His sentiments were supported by the Minority Whip Mutula Kilonzo Junior who said the concerns raised by his colleagues, and which necessitated the invitation of the ministers, were not addressed.

But Senator Haji argued that they had a fruitful engagement, and they were satisfied with the responses submitted to the committee.

Dr Matiang’i said he was pleased with how the session was conducted, but refused to discuss the matter further.

According to senators who attended the meeting but did not wish to be on record, critical issues such as practicability and sustainability of the system and why it was effected through the Statutory Miscellaneous (Amendment) Act instead of a substantive bill were not tackled.
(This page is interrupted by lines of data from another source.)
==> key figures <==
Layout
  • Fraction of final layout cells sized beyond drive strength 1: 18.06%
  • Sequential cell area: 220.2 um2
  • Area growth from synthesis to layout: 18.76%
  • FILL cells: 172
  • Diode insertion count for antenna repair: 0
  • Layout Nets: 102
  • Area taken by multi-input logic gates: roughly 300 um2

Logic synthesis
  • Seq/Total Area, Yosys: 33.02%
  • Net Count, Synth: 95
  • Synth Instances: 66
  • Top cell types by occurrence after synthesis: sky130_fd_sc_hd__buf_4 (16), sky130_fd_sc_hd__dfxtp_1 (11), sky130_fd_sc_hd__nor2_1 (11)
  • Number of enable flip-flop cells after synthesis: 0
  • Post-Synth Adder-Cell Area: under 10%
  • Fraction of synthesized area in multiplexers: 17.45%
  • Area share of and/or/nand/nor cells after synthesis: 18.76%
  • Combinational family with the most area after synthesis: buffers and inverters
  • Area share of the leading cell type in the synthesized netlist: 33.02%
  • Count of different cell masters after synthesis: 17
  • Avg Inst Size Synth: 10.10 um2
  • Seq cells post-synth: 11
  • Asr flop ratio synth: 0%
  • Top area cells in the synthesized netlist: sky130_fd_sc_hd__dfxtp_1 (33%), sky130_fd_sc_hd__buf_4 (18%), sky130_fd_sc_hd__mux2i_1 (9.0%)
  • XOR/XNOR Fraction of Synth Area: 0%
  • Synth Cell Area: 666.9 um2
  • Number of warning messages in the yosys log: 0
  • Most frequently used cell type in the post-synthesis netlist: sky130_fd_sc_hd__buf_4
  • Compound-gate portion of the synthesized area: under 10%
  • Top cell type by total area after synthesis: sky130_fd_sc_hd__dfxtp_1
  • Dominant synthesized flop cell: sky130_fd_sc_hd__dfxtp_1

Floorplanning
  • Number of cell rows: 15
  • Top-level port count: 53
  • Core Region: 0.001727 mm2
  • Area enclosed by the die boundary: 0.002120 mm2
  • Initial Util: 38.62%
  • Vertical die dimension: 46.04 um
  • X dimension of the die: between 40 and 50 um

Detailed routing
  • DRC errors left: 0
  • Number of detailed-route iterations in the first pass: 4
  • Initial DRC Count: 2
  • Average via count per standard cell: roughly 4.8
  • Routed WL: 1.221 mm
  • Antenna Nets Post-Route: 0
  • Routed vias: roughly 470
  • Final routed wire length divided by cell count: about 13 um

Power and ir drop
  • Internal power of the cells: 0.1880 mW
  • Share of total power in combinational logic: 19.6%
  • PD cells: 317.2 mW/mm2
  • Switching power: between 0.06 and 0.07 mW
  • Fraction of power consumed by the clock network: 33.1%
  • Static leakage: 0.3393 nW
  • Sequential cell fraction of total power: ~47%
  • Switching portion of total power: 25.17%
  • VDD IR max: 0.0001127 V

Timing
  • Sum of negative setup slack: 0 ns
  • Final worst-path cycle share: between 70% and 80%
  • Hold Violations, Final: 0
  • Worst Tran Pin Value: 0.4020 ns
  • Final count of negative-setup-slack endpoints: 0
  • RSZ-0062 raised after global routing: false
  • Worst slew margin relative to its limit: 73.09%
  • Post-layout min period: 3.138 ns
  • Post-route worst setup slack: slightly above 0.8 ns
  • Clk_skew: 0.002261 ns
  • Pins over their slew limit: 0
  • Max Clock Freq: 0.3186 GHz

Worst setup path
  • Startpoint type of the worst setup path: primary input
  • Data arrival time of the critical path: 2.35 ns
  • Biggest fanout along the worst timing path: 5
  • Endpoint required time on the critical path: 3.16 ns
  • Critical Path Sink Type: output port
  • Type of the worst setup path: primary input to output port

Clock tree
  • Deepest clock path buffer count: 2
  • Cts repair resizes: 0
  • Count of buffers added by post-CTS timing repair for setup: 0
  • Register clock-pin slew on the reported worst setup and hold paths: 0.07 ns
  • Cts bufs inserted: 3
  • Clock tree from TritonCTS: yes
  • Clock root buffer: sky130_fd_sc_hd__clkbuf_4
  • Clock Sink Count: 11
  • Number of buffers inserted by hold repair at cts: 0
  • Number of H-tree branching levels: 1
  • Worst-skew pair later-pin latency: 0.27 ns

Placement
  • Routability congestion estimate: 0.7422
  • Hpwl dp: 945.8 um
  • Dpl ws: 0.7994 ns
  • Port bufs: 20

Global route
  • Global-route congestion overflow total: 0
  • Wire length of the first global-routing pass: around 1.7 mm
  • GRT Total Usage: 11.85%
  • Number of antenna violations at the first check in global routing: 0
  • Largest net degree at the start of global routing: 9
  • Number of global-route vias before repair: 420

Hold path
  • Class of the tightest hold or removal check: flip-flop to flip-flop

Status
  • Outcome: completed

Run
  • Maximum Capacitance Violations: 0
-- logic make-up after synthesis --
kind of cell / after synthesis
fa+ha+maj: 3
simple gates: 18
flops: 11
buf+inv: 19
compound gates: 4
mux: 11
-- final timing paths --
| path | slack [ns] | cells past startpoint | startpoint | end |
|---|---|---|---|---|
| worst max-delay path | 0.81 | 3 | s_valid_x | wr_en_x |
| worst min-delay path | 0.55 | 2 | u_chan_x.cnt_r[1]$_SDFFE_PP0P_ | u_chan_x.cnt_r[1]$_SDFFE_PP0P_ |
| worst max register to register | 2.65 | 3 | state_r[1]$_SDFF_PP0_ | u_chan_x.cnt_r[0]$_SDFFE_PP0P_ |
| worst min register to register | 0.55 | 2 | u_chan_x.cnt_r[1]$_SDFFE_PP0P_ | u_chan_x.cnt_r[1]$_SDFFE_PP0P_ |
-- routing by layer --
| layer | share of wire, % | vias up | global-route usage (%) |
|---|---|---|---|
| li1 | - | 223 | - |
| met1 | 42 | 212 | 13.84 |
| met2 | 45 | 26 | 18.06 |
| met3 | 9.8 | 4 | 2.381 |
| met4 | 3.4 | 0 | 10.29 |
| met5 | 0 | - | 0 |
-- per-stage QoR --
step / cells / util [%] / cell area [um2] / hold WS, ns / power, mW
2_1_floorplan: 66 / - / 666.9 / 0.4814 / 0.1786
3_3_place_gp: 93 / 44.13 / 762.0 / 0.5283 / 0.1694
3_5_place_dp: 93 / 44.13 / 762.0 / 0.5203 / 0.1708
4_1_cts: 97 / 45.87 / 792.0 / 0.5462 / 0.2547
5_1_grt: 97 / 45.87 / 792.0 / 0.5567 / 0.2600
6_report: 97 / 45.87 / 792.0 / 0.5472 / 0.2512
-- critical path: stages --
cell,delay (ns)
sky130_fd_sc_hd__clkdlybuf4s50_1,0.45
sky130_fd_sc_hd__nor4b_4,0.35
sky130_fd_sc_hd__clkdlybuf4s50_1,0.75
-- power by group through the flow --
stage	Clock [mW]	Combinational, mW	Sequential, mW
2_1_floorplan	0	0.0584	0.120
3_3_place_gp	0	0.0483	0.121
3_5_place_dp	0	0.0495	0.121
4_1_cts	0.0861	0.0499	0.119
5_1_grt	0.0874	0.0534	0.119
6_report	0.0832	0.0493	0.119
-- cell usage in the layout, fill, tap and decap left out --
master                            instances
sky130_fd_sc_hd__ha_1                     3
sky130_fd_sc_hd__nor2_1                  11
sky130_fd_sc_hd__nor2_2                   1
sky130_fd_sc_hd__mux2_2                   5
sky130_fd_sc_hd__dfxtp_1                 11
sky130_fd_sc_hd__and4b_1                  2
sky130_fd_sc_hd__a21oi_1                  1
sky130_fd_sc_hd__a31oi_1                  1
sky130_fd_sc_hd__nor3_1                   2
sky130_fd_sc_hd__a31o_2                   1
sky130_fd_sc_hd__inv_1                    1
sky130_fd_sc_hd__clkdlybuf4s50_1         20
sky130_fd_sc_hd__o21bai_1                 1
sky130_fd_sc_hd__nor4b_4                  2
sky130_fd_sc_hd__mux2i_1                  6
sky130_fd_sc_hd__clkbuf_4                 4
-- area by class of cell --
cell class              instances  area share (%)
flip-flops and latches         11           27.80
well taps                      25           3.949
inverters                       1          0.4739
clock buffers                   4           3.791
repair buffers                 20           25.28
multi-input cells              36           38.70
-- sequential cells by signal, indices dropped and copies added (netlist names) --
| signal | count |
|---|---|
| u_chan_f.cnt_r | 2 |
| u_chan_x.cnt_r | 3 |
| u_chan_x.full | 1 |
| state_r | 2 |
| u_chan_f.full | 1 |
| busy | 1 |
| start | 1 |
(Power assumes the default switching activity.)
`src/rtl/bfm_ahbl2apb_pkg.sv`:
```
// Shared definitions for the AHB-Lite to APB3 bridge.
// - state_e     : bridge FSM state encoding
// - Htrans*     : AHB HTRANS transfer-type codes
// - Hresp*      : AHB HRESP response codes
// - WdogWidth   : width of the APB access watchdog counter
// - is_active_trans : 1 for NONSEQ/SEQ, the only types that start a transfer
package bfm_ahbl2apb_pkg;

  typedef enum logic [2:0] {
    StIdle   = 3'd0,
    StLatch  = 3'd1,
    StSetup  = 3'd2,
    StAccess = 3'd3,
    StErr1   = 3'd4,
    StErr2   = 3'd5
  } state_e;

  localparam logic [1:0] HtransIdle   = 2'b00;
  localparam logic [1:0] HtransBusy   = 2'b01;
  localparam logic [1:0] HtransNonseq = 2'b10;
  localparam logic [1:0] HtransSeq    = 2'b11;

  localparam logic HrespOkay  = 1'b0;
  localparam logic HrespError = 1'b1;

  localparam int unsigned WdogWidth = 16;

  function automatic logic is_active_trans(input logic [1:0] htrans);
    logic active;
    case (htrans)
      HtransNonseq, HtransSeq: active = 1'b1;
      HtransIdle, HtransBusy:  active = 1'b0;
      default:                 active = 1'b0;
    endcase
    return active;
  endfunction

endpackage

```
`src/rtl/bfm_ahbl2apb_wdog.sv`:
```
// APB access watchdog.
// Counts consecutive PREADY-low ACCESS cycles and pulses expire_o in the cycle whose
// increment makes the count reach Timeout. Timeout = 0 disables it (counter held at 0,
// expire_o never asserted).
// Ports:
//   clk_i, rst_ni : clock, asynchronous active-low reset
//   clr_i         : clear the count (start of an access)
//   inc_i         : a PREADY-low ACCESS cycle
//   expire_o      : combinational abort pulse
module bfm_ahbl2apb_wdog
  import bfm_ahbl2apb_pkg::*;
#(
  parameter int unsigned Timeout = 0
) (
  input  logic clk_i,
  input  logic rst_ni,
  input  logic clr_i,
  input  logic inc_i,
  output logic expire_o
);

  localparam logic [WdogWidth:0] Limit   = (WdogWidth + 1)'(Timeout);
  localparam logic               Enabled = (Timeout != 0);

  logic [WdogWidth-1:0] cnt_q, cnt_d;
  logic [WdogWidth:0]   cnt_inc;

  assign cnt_inc = {1'b0, cnt_q} + 1'b1;

  always_comb begin
    cnt_d = cnt_q;
    if (!Enabled || clr_i) begin
      cnt_d = '0;
    end else if (inc_i && !cnt_inc[WdogWidth]) begin
      // Saturate rather than wrap; only matters if nothing completes for 64k cycles.
      cnt_d = cnt_inc[WdogWidth-1:0];
    end
  end

  always_ff @(posedge clk_i or negedge rst_ni) begin
    if (!rst_ni) begin
      cnt_q <= '0;
    end else begin
      cnt_q <= cnt_d;
    end
  end

  assign expire_o = Enabled && inc_i && !clr_i && (cnt_inc == Limit);

endmodule

```
`src/rtl/bfm_ahbl2apb.sv`:
```
// AHB-Lite slave to APB3 master bridge, single clock domain.
// Each accepted NONSEQ/SEQ transfer becomes one APB SETUP/ACCESS transfer. A stuck
// access is aborted by the watchdog after Timeout PREADY-low cycles (0 = never).
// All outputs are registered.
// Ports:
//   hclk_i, hresetn_i           : clock, asynchronous active-low reset
//   hsel_i .. hready_i          : AHB-Lite slave inputs (hsize_i is ignored)
//   hreadyout_o, hresp_o, hrdata_o : AHB-Lite slave outputs
//   psel_o .. pwdata_o          : APB3 master outputs
//   prdata_i, pready_i, pslverr_i : APB3 master inputs
module bfm_ahbl2apb
  import bfm_ahbl2apb_pkg::*;
#(
  parameter int unsigned Timeout = 0
) (
  input  logic        hclk_i,
  input  logic        hresetn_i,
  input  logic        hsel_i,
  input  logic [31:0] haddr_i,
  input  logic        hwrite_i,
  input  logic [1:0]  htrans_i,
  input  logic [2:0]  hsize_i,
  input  logic [31:0] hwdata_i,
  input  logic        hready_i,
  output logic        hreadyout_o,
  output logic        hresp_o,
  output logic [31:0] hrdata_o,
  output logic        psel_o,
  output logic [31:0] paddr_o,
  output logic        pwrite_o,
  output logic        penable_o,
  output logic [31:0] pwdata_o,
  input  logic [31:0] prdata_i,
  input  logic        pready_i,
  input  logic        pslverr_i
);

  state_e      state_q, state_d;
  logic [31:0] addr_q, addr_d;
  logic        write_q, write_d;
  logic        hreadyout_q, hreadyout_d;
  logic        hresp_q, hresp_d;
  logic [31:0] hrdata_q, hrdata_d;
  logic        psel_q, psel_d;
  logic [31:0] paddr_q, paddr_d;
  logic        pwrite_q, pwrite_d;
  logic        penable_q, penable_d;
  logic [31:0] pwdata_q, pwdata_d;

  logic addr_valid;
  logic wd_clr, wd_inc, wd_expire;

  // All transfers are treated as 32-bit.
  logic unused_hsize;
  assign unused_hsize = ^hsize_i;

  assign addr_valid = hsel_i && hready_i && is_active_trans(htrans_i);

  bfm_ahbl2apb_wdog #(
    .Timeout (Timeout)
  ) u_wdog (
    .clk_i    (hclk_i),
    .rst_ni   (hresetn_i),
    .clr_i    (wd_clr),
    .inc_i    (wd_inc),
    .expire_o (wd_expire)
  );

  always_comb begin
    state_d     = state_q;
    addr_d      = addr_q;
    write_d     = write_q;
    hreadyout_d = hreadyout_q;
    hresp_d     = hresp_q;
    hrdata_d    = hrdata_q;
    psel_d      = psel_q;
    paddr_d     = paddr_q;
    pwrite_d    = pwrite_q;
    penable_d   = penable_q;
    pwdata_d    = pwdata_q;
    wd_clr      = 1'b0;
    wd_inc      = 1'b0;

    unique case (state_q)
      // ERR2 is the second error-response cycle but already samples the next address.
      StIdle, StErr2: begin
        hreadyout_d = 1'b1;
        hresp_d     = HrespOkay;
        if (addr_valid) begin
          addr_d      = haddr_i;
          write_d     = hwrite_i;
          hreadyout_d = 1'b0;
          state_d     = StLatch;
        end
      end

      // HWDATA is valid here (AHB data phase).
      StLatch: begin
        if (write_q) begin
          pwdata_d = hwdata_i;
        end
        paddr_d  = addr_q;
        pwrite_d = write_q;
        psel_d   = 1'b1;
        state_d  = StSetup;
      end

      StSetup: begin
        penable_d = 1'b1;
        wd_clr    = 1'b1;
        state_d   = StAccess;
      end

      StAccess: begin
        if (pready_i) begin
          psel_d    = 1'b0;
          penable_d = 1'b0;
          if (!pwrite_q) begin
            hrdata_d = prdata_i;
          end
          if (!pslverr_i) begin
            hreadyout_d = 1'b1;
            state_d     = StIdle;
          end else begin
            hresp_d = HrespError;
            state_d = StErr1;
          end
        end else begin
          wd_inc = 1'b1;
          if (wd_expire) begin
            psel_d    = 1'b0;
            penable_d = 1'b0;
            hresp_d   = HrespError;
            state_d   = StErr1;
          end
        end
      end

      // First error cycle (HREADYOUT low) is already on the bus; raise HREADYOUT.
      StErr1: begin
        hreadyout_d = 1'b1;
        hresp_d     = HrespError;
        state_d     = StErr2;
      end

      default: begin
        state_d = StIdle;
      end
    endcase
  end

  always_ff @(posedge hclk_i or negedge hresetn_i) begin
    if (!hresetn_i) begin
      state_q     <= StIdle;
      addr_q      <= '0;
      write_q     <= 1'b0;
      hreadyout_q <= 1'b1;
      hresp_q     <= HrespOkay;
      hrdata_q    <= '0;
      psel_q      <= 1'b0;
      paddr_q     <= '0;
      pwrite_q    <= 1'b0;
      penable_q   <= 1'b0;
      pwdata_q    <= '0;
    end else begin
      state_q     <= state_d;
      addr_q      <= addr_d;
      write_q     <= write_d;
      hreadyout_q <= hreadyout_d;
      hresp_q     <= hresp_d;
      hrdata_q    <= hrdata_d;
      psel_q      <= psel_d;
      paddr_q     <= paddr_d;
      pwrite_q    <= pwrite_d;
      penable_q   <= penable_d;
      pwdata_q    <= pwdata_d;
    end
  end

  assign hreadyout_o = hreadyout_q;
  assign hresp_o     = hresp_q;
  assign hrdata_o    = hrdata_q;
  assign psel_o      = psel_q;
  assign paddr_o     = paddr_q;
  assign pwrite_o    = pwrite_q;
  assign penable_o   = penable_q;
  assign pwdata_o    = pwdata_q;

endmodule

```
“The kind of data which the government is collecting is a sensitive and serious matter. There is a risk we could run foul of Article 31 of the Constitution on the right to privacy,” Mr Cherargei observed, even as he dismissed Mr Haji’s assertion on the court case.

“The court case has nothing to do with our concerns. They are totally different matter.”

The lawmakers want the Ministry of ICT to facilitate a stakeholders forum where the issue of data protection will be discussed.

They also want the Senate and National Assembly debate on the Data Protection Bill, currently before the Senate, to be fast-tracked and adopted without the rancour that has defined relationship between the two Houses of Parliament.